Voting rights advocates in Texas say the Lone Star State and its largest city are flouting state and federal election laws and thereby suppressing the votes of Asian-Americans. On Friday, a coalition of groups held a press conference on the alleged voter suppression at work in Harris County.
The controversy stems from the presence of Korean language translators at a polling site two Sundays ago. Such translators have been allowed to do their work unimpeded for years. During early voting this year, however, municipal and state election officials used a controversial interpretation of the rules to keep those translators away.
Dona Kim Murphey organized the group of volunteer interpreters who were recently denied the ability to help voters at the Trini Mendenhall Community Center in Houston. During the press conference, Murphey summed up the controversy.
“We faced some challenges offering translation services to the Korean-American community–which is a very sizeable community here in Houston,” she said. “We attempted to offer translation services–as we have for about the last decade–inside the facility as Korean voters were coming in and we were told that we were not to solicit people, as if we were selling something.”
Murphey continued, noting that the attempted translation services weren’t exactly sprung on anyone.
“We had actually invited everybody here,” she noted. “We had extensively advertised in the Korean print media. We had sent out texts to our community through Korean civic organizations and we had invited everyone to join us and we had told them that we would be here to offer Korean translation services to make the process more accessible to those people who do not speak English fluently. And the folks here decided that we are not allowed to do that.”

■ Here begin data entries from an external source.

--- config.mk ---
export PLATFORM = sky130hd
export DESIGN_NAME = clipped_alpha_blend_compositor_core_flat
export DESIGN_NICKNAME = d
export VERILOG_FILES = /design/src/design/cabc_pkg.sv /design/src/design/cabc_if.sv /design/src/design/cabc_front.sv /design/src/design/cabc_fifo.sv /design/src/design/cabc_back.sv /design/src/design/clipped_alpha_blend_compositor_core.sv /design/src/flat_wrapper.sv
export SDC_FILE = /design/constraint.sdc
export NUM_CORES = 2
export LEC_CHECK = 0
export ABC_AREA = 1
export BUFFER_PORTS_ARGS = -buffer_cell sky130_fd_sc_hd__buf_2
export CAP_MARGIN = 20
export CORE_MARGIN = 2
export CORE_UTILIZATION = 60
export CTS_CLUSTER_SIZE = 24
export DETAILED_ROUTE_END_ITERATION = 16
export PLACE_DENSITY = 0.78
export SYNTH_ARGS = -nofsm -noshare
export SYNTH_HDL_FRONTEND = slang
export SYNTH_SLANG_ARGS = --single-unit
--- constraint.sdc ---
create_clock -name clk -period 6.1 [get_ports clk]
set_input_delay 0.61 -clock clk [delete_from_list [all_inputs] [get_ports clk]]
set_output_delay 0.61 -clock clk [all_outputs]
set_load 0.1 [all_outputs]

Murphey then described the problem for the poll workers who kicked them out:
They were worried that because they could not understand our language, we could be electioneering, and they told us as such. They asked us to move beyond the 100-foot electioneering line and in that process actually asked the law enforcement here to come help facilitate that move–which was devastating for us. We took our Sundays off to offer to translate for people in our community as volunteers and we were being treated like we were criminals.
The advocates were resolute and pressed their case with various county and state officials. But, each step of the way, Texas authorities decided against them.
According to Murphey, advocates were told by the Harris County Clerk, then the Harris County Attorney, and finally the Texas Secretary of State that foreign language translators are no longer allowed to approach voters and offer to translate for them. This effectively means that if you’re not English language proficient, and you want to vote in most places in Texas, well, too bad–because Texas isn’t mandated to provide such services in all jurisdictions.
Voting rights advocates are incensed about the sudden change. And some say this decision to bar translators from offering their help to voters may contradict a federal court order and the state’s own election laws.
At issue are two provisions in the Voting Rights Act (VRA) and the Texas Election Code–and how they relate to one another. In a case stylized as OCA Greater-Houston v. Texas, the Fifth Circuit of Appeals found that Texas Election Code §61.003 “flatly contradict[s] Section 208” of the VRA.
Essentially, the law cited by Texas prohibits “loitering” or “electioneering” within 100 feet of a polling place. The way this statute has sometimes been applied is materially in tension with the safeguards provided by the VRA. But now, despite the court order attempting to clarify the matter, Texas officials are citing the statute to deny voters affirmative access to foreign language interpretation.
Law&Crime reached out to Harris County and the Texas Secretary of State for comment on this story, but no response was forthcoming at the time of publication.
A joint statement issued by a coalition of 24 voting rights organizations regarding the apparent sidestepping of the federal court order notes:
Section 208 interpreters that are not loitering or electioneering within the 100 foot zone, are not prohibited from that space, and any formal or informal policy requiring all interpreters to be removed from such space, is an arbitrary restriction on [limited English proficient] voters, not supported by any provision of federal, state, or municipal law. In the absence of charges of loitering or electioneering, there is no legal basis to remove interpreters from this space.
Steven Wu is an organizer with OCA Greater-Houston.
During an interview with Law&Crime, he said that Texas and Harris County officials are making a basic mistake of interpretation by barring foreign language translators.
“They’re misinterpreting their own election code,” he said. “The code is black and white and they’re lumping another activity in under electioneering and loitering that just doesn’t fit. It’s a pretty simple issue at this point.”
Wu also called out the local officials who insisted on removing foreign language interpreters.
“Houston and Harris County keep highlighting our welcoming and diverse city and communities,” Wu said. “And community organizations have been more than meeting the community’s needs halfway for language assistance and other needs during the voting process. It’s time for Harris County to do the same and not put any more barriers in place.”
As our interview concluded, Wu made the discrepancy, as community and voting rights advocates see it, quite clear:
You celebrate our culture, but you’re denying us our basic voting rights. Besides flatly disregarding your own election codes, you’re disregarding your own people’s civil rights.